ガルスは、はてなと首を傾げながら空色の燐光を放つ剣を――クロードに視線を向ける。
『初めまして。私はこの施設の管理AI、CL-4UD3と言います――クロードと呼んでください』
クロードの自己紹介に、ガルスは混乱と納得が入り混じったような表情を浮かべた。そしてすぐに、姿勢を正す。

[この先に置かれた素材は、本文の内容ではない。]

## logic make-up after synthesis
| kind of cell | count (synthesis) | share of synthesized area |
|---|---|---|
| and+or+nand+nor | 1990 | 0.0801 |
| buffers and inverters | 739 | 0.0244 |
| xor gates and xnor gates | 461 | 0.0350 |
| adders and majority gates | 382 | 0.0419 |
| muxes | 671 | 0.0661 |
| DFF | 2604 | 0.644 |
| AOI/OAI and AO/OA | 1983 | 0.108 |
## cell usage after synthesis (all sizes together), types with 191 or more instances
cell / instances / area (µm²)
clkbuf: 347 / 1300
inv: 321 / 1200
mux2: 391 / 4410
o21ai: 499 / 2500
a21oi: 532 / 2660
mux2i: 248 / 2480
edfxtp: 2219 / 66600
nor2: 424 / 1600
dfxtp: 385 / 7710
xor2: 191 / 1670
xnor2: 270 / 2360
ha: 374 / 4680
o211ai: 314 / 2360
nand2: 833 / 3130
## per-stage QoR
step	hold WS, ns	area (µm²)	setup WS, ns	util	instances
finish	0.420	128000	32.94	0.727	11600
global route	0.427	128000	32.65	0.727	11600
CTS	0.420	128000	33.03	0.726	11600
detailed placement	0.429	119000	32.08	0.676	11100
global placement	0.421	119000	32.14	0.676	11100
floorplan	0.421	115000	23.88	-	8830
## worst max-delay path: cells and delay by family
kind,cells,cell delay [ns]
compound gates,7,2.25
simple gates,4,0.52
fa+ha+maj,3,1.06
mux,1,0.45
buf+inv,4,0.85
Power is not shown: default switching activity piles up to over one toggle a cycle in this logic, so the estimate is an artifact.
--- config.mk ---
export PLATFORM = sky130hd
export DESIGN_NAME = lru_retention_with_byte_budget
export DESIGN_NICKNAME = d
export VERILOG_FILES = /design/src/lrub_pkg.sv /design/src/lrub_cell.sv /design/src/lrub_row.sv /design/src/lru_retention_with_byte_budget.sv
export SDC_FILE = /design/constraint.sdc
export NUM_CORES = 2
export LEC_CHECK = 0
export BUFFER_PORTS_ARGS = -buffer_cell sky130_fd_sc_hd__buf_2
export CORE_ASPECT_RATIO = 0.75
export CORE_UTILIZATION = 30
export DETAILED_ROUTE_END_ITERATION = 16
export GPL_TIMING_DRIVEN = 0
export PLACE_DENSITY = 0.43
export REMOVE_ABC_BUFFERS = 1
export SETUP_SLACK_MARGIN = 0.15
export SLEW_MARGIN = 15
export SYNTH_ARGS = -nofsm -noshare
export SYNTH_HDL_FRONTEND = slang
export SYNTH_SLANG_ARGS = --single-unit
--- constraint.sdc ---
create_clock -name clk -period 37.8 [get_ports clk]
set_clock_uncertainty 0.2 [all_clocks]
set_input_delay 1.89 -clock clk [delete_from_list [all_inputs] [get_ports clk]]
set_output_delay 1.89 -clock clk [all_outputs]
set_load 0.01 [all_outputs]
--- src/lrub_pkg.sv ---
// shared types and constants for the retention list with byte budget
// used by lrub_cell, lrub_row and lru_retention_with_byte_budget
package lrub_pkg;

    // must be at least 16: max_entries reaches 15 and one new entry is added on top
    localparam int SLOTS   = 16;
    localparam int SLOT_W  = $clog2(SLOTS);
    localparam int CNT_W   = $clog2(SLOTS + 1);
    localparam int KEY_W   = 32;
    localparam int SIZE_W  = 32;
    localparam int BYTES_W = 36;
    localparam int MAXE_W  = 4;
    localparam int TOT_W   = 5;
    localparam int CIDX_W  = 1;

    localparam logic OP_RETAIN = 1'b0;
    localparam logic OP_CLEAR  = 1'b1;

    localparam logic [CIDX_W-1:0] CFG_MAX_ENTRIES = 1'b0;
    localparam logic [CIDX_W-1:0] CFG_MAX_BYTES   = 1'b1;

    typedef enum logic [1:0] {
        ST_IDLE,
        ST_UPDATE,
        ST_TRIM
    } state_t;

    typedef struct packed {
        logic [KEY_W-1:0]  key;
        logic [SIZE_W-1:0] size;
    } slot_t;

    // broadcast to every cell
    typedef struct packed {
        logic              insert;
        logic [KEY_W-1:0]  key;
        logic [CNT_W-1:0]  count;
    } cell_ctl_t;

    // handed from one cell to the next along the row
    typedef struct packed {
        logic              seen;
        logic [SIZE_W-1:0] hit_size;
        logic [KEY_W-1:0]  tail_key;
        logic [SIZE_W-1:0] tail_size;
    } cell_chain_t;

endpackage

--- src/lrub_cell.sv ---
// one slot of the recency row: holds a key and its byte size
// depends on lrub_pkg
module lrub_cell (
    input  logic                      clk,
    input  logic [lrub_pkg::SLOT_W-1:0] idx,
    input  lrub_pkg::cell_ctl_t       ctl,
    input  lrub_pkg::slot_t           left,
    input  lrub_pkg::cell_chain_t     chain_in,
    output lrub_pkg::slot_t           own,
    output lrub_pkg::cell_chain_t     chain_out,
    output logic                      hit
);

    lrub_pkg::slot_t                 slot_reg;
    logic                            occupied;
    logic                            is_tail;
    logic [lrub_pkg::CNT_W-1:0]      pos;

    assign pos      = lrub_pkg::CNT_W'(idx) + lrub_pkg::CNT_W'(1);
    assign occupied = lrub_pkg::CNT_W'(idx) < ctl.count;
    assign is_tail  = (pos == ctl.count);
    assign hit      = occupied && (slot_reg.key == ctl.key);

    // cells up to and including the matching one (or all of them) shift one place back
    always_ff @(posedge clk)
    begin
        if (ctl.insert && !chain_in.seen)
        begin
            slot_reg <= left;
        end
    end

    always_comb
    begin
        chain_out.seen      = chain_in.seen | hit;
        chain_out.hit_size  = chain_in.hit_size | (hit ? slot_reg.size : '0);
        chain_out.tail_key  = chain_in.tail_key | (is_tail ? slot_reg.key : '0);
        chain_out.tail_size = chain_in.tail_size | (is_tail ? slot_reg.size : '0);
    end

    assign own = slot_reg;

endmodule

--- src/lrub_row.sv ---
// row of slot cells, most recent at cell 0, chained for lookup and tail read
// depends on lrub_pkg and lrub_cell
module lrub_row (
    input  logic                        clk,
    input  lrub_pkg::cell_ctl_t         ctl,
    input  lrub_pkg::slot_t             new_slot,
    output logic [lrub_pkg::SLOTS-1:0]  hits,
    output lrub_pkg::cell_chain_t       chain_end
);

    lrub_pkg::slot_t       own   [lrub_pkg::SLOTS];
    lrub_pkg::slot_t       left  [lrub_pkg::SLOTS];
    lrub_pkg::cell_chain_t chain [lrub_pkg::SLOTS+1];

    assign chain[0] = '0;

    for (genvar i = 0; i < lrub_pkg::SLOTS; i++)
    begin : g_cell
        if (i == 0)
        begin : g_head
            assign left[i] = new_slot;
        end
        else
        begin : g_body
            assign left[i] = own[i-1];
        end

        lrub_cell u_cell (
            .clk       (clk),
            .idx       (lrub_pkg::SLOT_W'(i)),
            .ctl       (ctl),
            .left      (left[i]),
            .chain_in  (chain[i]),
            .own       (own[i]),
            .chain_out (chain[i+1]),
            .hit       (hits[i])
        );
    end

    assign chain_end = chain[lrub_pkg::SLOTS];

endmodule

--- src/lru_retention_with_byte_budget.sv ---
// top level of the recency-ordered retention list with entry and byte limits
// depends on lrub_pkg and lrub_row (which uses lrub_cell)
//
// usage
//   cfg channel: cfg_valid/cfg_ready with cfg_index and cfg_data; index 0 sets
//   max_entries (low 4 bits), index 1 sets max_bytes (36 bits); cfg_ready is
//   always high, write only while the block is idle
//   in channel: one transaction carries operation, key_id and entry_bytes;
//   a retain drops any entry with the same key, puts the new one at the head
//   and then evicts from the tail while over either limit; a clear empties
//   the list
//   out channel: one transaction per evicted entry, or a single no-eviction
//   transaction; last marks the final one for the request
//   timing: a retain is accepted, updates the cell row in ST_UPDATE and then
//   gives one result per cycle while the receiver takes them; the next request
//   is taken only after the final result; a clear gives its result from ST_UPDATE
//   the eviction loop reads one tail cell per cycle unless stalled and sets that rate
//   reset: list empty, max_entries 15, max_bytes all ones; slot contents stay
//   undefined and are never read before written
//   receiver stall: the result waits in the output register and the loop
//   holds until it is taken; after the final result a new request is taken
//   while that result still waits
module lru_retention_with_byte_budget (
    input  logic                          clk,
    input  logic                          rst_n,
    // configuration
    input  logic                          cfg_valid,
    output logic                          cfg_ready,
    input  logic [lrub_pkg::CIDX_W-1:0]   cfg_index,
    input  logic [lrub_pkg::BYTES_W-1:0]  cfg_data,
    // requests
    input  logic                          in_valid,
    output logic                          in_ready,
    input  logic                          operation,
    input  logic [lrub_pkg::KEY_W-1:0]    key_id,
    input  logic [lrub_pkg::SIZE_W-1:0]   entry_bytes,
    // results
    output logic                          out_valid,
    input  logic                          out_ready,
    output logic                          evicted_valid,
    output logic [lrub_pkg::KEY_W-1:0]    evicted_key,
    output logic [lrub_pkg::SIZE_W-1:0]   evicted_bytes,
    output logic [lrub_pkg::TOT_W-1:0]    entry_total,
    output logic [lrub_pkg::BYTES_W-1:0]  byte_total,
    output logic                          last
);

    // control and totals
    lrub_pkg::state_t                 state_reg, state_next;
    logic [lrub_pkg::CNT_W-1:0]       count_reg, count_next;
    logic [lrub_pkg::BYTES_W-1:0]     bytes_reg, bytes_next;
    logic [lrub_pkg::MAXE_W-1:0]      max_entries_reg, max_entries_next;
    logic [lrub_pkg::BYTES_W-1:0]     max_bytes_reg, max_bytes_next;

    // request held while it is worked on
    logic                             op_reg, op_next;
    logic [lrub_pkg::KEY_W-1:0]       key_reg, key_next;
    logic [lrub_pkg::SIZE_W-1:0]      size_reg, size_next;

    // output register
    logic                             out_valid_reg, out_valid_next;
    logic                             ev_valid_reg, ev_valid_next;
    logic [lrub_pkg::KEY_W-1:0]       ev_key_reg, ev_key_next;
    logic [lrub_pkg::SIZE_W-1:0]      ev_bytes_reg, ev_bytes_next;
    logic [lrub_pkg::TOT_W-1:0]       ent_tot_reg, ent_tot_next;
    logic [lrub_pkg::BYTES_W-1:0]     byte_tot_reg, byte_tot_next;
    logic                             last_reg, last_next;

    // cell row
    lrub_pkg::cell_ctl_t              ctl;
    logic                             row_insert;
    lrub_pkg::slot_t                  new_slot;
    logic [lrub_pkg::SLOTS-1:0]       hits;
    lrub_pkg::cell_chain_t            chain_end;

    logic                             out_free;
    logic                             need;
    logic                             need_after;
    logic [lrub_pkg::CNT_W-1:0]       evict_count;
    logic [lrub_pkg::BYTES_W-1:0]     evict_bytes;
    logic [lrub_pkg::CNT_W-1:0]       limit_count;

    assign new_slot.key  = key_reg;
    assign new_slot.size = size_reg;

    // packed order: insert, key, count
    assign ctl = {row_insert, key_reg, count_reg};

    lrub_row u_row (
        .clk       (clk),
        .ctl       (ctl),
        .new_slot  (new_slot),
        .hits      (hits),
        .chain_end (chain_end)
    );

    // output slot can be loaded when empty or being drained this cycle
    assign out_free = !out_valid_reg || out_ready;

    // limit checks before and after removing the current tail
    assign limit_count = lrub_pkg::CNT_W'(max_entries_reg);
    assign need        = (count_reg != '0) &&
                         ((count_reg > limit_count) || (bytes_reg > max_bytes_reg));
    assign evict_count = count_reg - lrub_pkg::CNT_W'(1);
    assign evict_bytes = bytes_reg - lrub_pkg::BYTES_W'(chain_end.tail_size);
    assign need_after  = (evict_count != '0) &&
                         ((evict_count > limit_count) || (evict_bytes > max_bytes_reg));

    // configuration writes are always taken
    assign cfg_ready = 1'b1;

    always_comb
    begin
        max_entries_next = max_entries_reg;
        max_bytes_next   = max_bytes_reg;
        if (cfg_valid)
        begin
            case (cfg_index)
                lrub_pkg::CFG_MAX_ENTRIES: max_entries_next = cfg_data[lrub_pkg::MAXE_W-1:0];
                lrub_pkg::CFG_MAX_BYTES:   max_bytes_next   = cfg_data;
                default:                   max_bytes_next   = max_bytes_reg;
            endcase
        end
    end

    // sequencer: accept, update the row, then trim from the tail
    always_comb
    begin
        state_next     = state_reg;
        count_next     = count_reg;
        bytes_next     = bytes_reg;
        op_next        = op_reg;
        key_next       = key_reg;
        size_next      = size_reg;
        out_valid_next = out_valid_reg && !out_ready;
        ev_valid_next  = ev_valid_reg;
        ev_key_next    = ev_key_reg;
        ev_bytes_next  = ev_bytes_reg;
        ent_tot_next   = ent_tot_reg;
        byte_tot_next  = byte_tot_reg;
        last_next      = last_reg;
        in_ready       = 1'b0;
        row_insert     = 1'b0;

        case (state_reg)
            lrub_pkg::ST_IDLE:
            begin
                in_ready = 1'b1;
                if (in_valid)
                begin
                    op_next    = operation;
                    key_next   = key_id;
                    size_next  = entry_bytes;
                    state_next = lrub_pkg::ST_UPDATE;
                end
            end

            lrub_pkg::ST_UPDATE:
            begin
                if (op_reg == lrub_pkg::OP_CLEAR)
                begin
                    if (out_free)
                    begin
                        count_next     = '0;
                        bytes_next     = '0;
                        out_valid_next = 1'b1;
                        ev_valid_next  = 1'b0;
                        ev_key_next    = '0;
                        ev_bytes_next  = '0;
                        ent_tot_next   = '0;
                        byte_tot_next  = '0;
                        last_next      = 1'b1;
                        state_next     = lrub_pkg::ST_IDLE;
                    end
                end
                else
                begin
                    // drop the matching entry and put the new one at the head
                    row_insert = 1'b1;
                    if (!chain_end.seen)
                    begin
                        count_next = count_reg + lrub_pkg::CNT_W'(1);
                    end
                    bytes_next = bytes_reg
                               - lrub_pkg::BYTES_W'(chain_end.hit_size)
                               + lrub_pkg::BYTES_W'(size_reg);
                    state_next = lrub_pkg::ST_TRIM;
                end
            end

            lrub_pkg::ST_TRIM:
            begin
                if (out_free)
                begin
                    out_valid_next = 1'b1;
                    if (need)
                    begin
                        count_next    = evict_count;
                        bytes_next    = evict_bytes;
                        ev_valid_next = 1'b1;
                        ev_key_next   = chain_end.tail_key;
                        ev_bytes_next = chain_end.tail_size;
                        ent_tot_next  = lrub_pkg::TOT_W'(evict_count);
                        byte_tot_next = evict_bytes;
                        last_next     = !need_after;
                        if (!need_after)
                        begin
                            state_next = lrub_pkg::ST_IDLE;
                        end
                    end
                    else
                    begin
                        // nothing over the limits: single no-eviction result
                        ev_valid_next = 1'b0;
                        ev_key_next   = '0;
                        ev_bytes_next = '0;
                        ent_tot_next  = lrub_pkg::TOT_W'(count_reg);
                        byte_tot_next = bytes_reg;
                        last_next     = 1'b1;
                        state_next    = lrub_pkg::ST_IDLE;
                    end
                end
            end

            default:
            begin
                state_next = lrub_pkg::ST_IDLE;
            end
        endcase
    end

    always_ff @(posedge clk or negedge rst_n)
    begin
        if (!rst_n)
        begin
            state_reg       <= lrub_pkg::ST_IDLE;
            count_reg       <= '0;
            bytes_reg       <= '0;
            max_entries_reg <= '1;
            max_bytes_reg   <= '1;
            out_valid_reg   <= 1'b0;
        end
        else
        begin
            state_reg       <= state_next;
            count_reg       <= count_next;
            bytes_reg       <= bytes_next;
            max_entries_reg <= max_entries_next;
            max_bytes_reg   <= max_bytes_next;
            out_valid_reg   <= out_valid_next;
        end
    end

    // payload registers
    always_ff @(posedge clk)
    begin
        op_reg       <= op_next;
        key_reg      <= key_next;
        size_reg     <= size_next;
        ev_valid_reg <= ev_valid_next;
        ev_key_reg   <= ev_key_next;
        ev_bytes_reg <= ev_bytes_next;
        ent_tot_reg  <= ent_tot_next;
        byte_tot_reg <= byte_tot_next;
        last_reg     <= last_next;
    end

    assign out_valid     = out_valid_reg;
    assign evicted_valid = ev_valid_reg;
    assign evicted_key   = ev_key_reg;
    assign evicted_bytes = ev_bytes_reg;
    assign entry_total   = ent_tot_reg;
    assign byte_total    = byte_tot_reg;
    assign last          = last_reg;

    // between requests the list never fills the whole row
    a_room_when_idle: assert property (@(posedge clk) disable iff (!rst_n)
        (state_reg == lrub_pkg::ST_IDLE) |-> (count_reg < lrub_pkg::CNT_W'(lrub_pkg::SLOTS)))
        else $error("list full between requests");

    // keys in the row are unique, so at most one cell matches
    a_single_hit: assert property (@(posedge clk) disable iff (!rst_n)
        $onehot0(hits))
        else $error("more than one cell matches the key");

    // a result without an eviction is always the final one
    a_none_is_last: assert property (@(posedge clk) disable iff (!rst_n)
        out_valid_reg |-> (ev_valid_reg || last_reg))
        else $error("no-eviction result not marked last");

    // a result without an eviction carries zero key and size
    a_none_is_zero: assert property (@(posedge clk) disable iff (!rst_n)
        (out_valid_reg && !ev_valid_reg) |-> ((ev_key_reg == '0) && (ev_bytes_reg == '0)))
        else $error("no-eviction result carries key or size");

endmodule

「お、おお――剣に宿ったAIってのは初めて見たから分からなかったよ。すまん。冒険者のガルスだ。愛称は無いから、そのままガルスって呼んでくれ」
『はい、よろしくお願いします』
「おう。よろしくな、クロード」
『――』
自然な感じで振られる手には、歓迎しているという雰囲気があった。
ガルスのその仕草に、クロードの言葉がしばし止まる。
「……なんだ。俺、まずい事言ったの?」
「いや。旧文明って挨拶の文化がなかったらしいから、多分驚いてるんだろ」
「え、マジかよ」
『――それはニルの冗談ですよ、ガルス。感動していたのは本当ですが』
クロードは、若干不安そうなガルスを揶揄うニルの言葉に訂正を入れる。
「お前なぁ…… こんな時ぐらい真面目にしろよ。とりあえず、仲間が増えたって認識で良いよな?」
「そんな感じで頼む。とりあえず、話は移動しながらってことで良いか?」
「なんだよ、出口が分かるのか?」
「俺じゃなくてクロードがな」
コツンとニルが剣の柄を叩くと、クロードは『お任せください』と言葉を返す。
『口頭でしか説明できませんが、脱出経路は幾つか指示できます』
「お、ならこれが使えるか?」
クロードの言葉に、ガルスが地図を広げる。
「この近くにでかい広場があった」
『おそらくメインホールです。そこを抜ければ脱出できます』
ガルスの説明にクロードが自然な感じで補足を加えと、彼は「多分それだ」と頷く。
「メインホールまでは、あとはこの通路を抜ければ着く。外へ脱出できるなら、さっさと移動しちまおう」
『外、ですか』
クロードの声がわずかに弾み、それにニルが言葉を続ける。
「そうだな。とりあえずメインホールまで行こう。クロード、お前が見たがってた太陽も、そこでなら――」
『――いえ』
ニルの言葉を、クロードが遮る。
『太陽は、最後で構いません。まずは、施設から無事に脱出することを優先しましょう』
「そうか? まあ、お前がそう言うなら」
ニルは少し意外そうにしながらも、クロードの言葉を受け入れた。
『――皆で一緒に見たいのです。ニルも、ガルスも』
「なるほど、そりゃ良い考えだな」
ガルスが笑って答える。
「じゃあ、さっさと脱出しようぜ。外で思いっきり太陽を見よう」
『はい。楽しみにしています』
三人は、メインホールへと向かって歩き出した。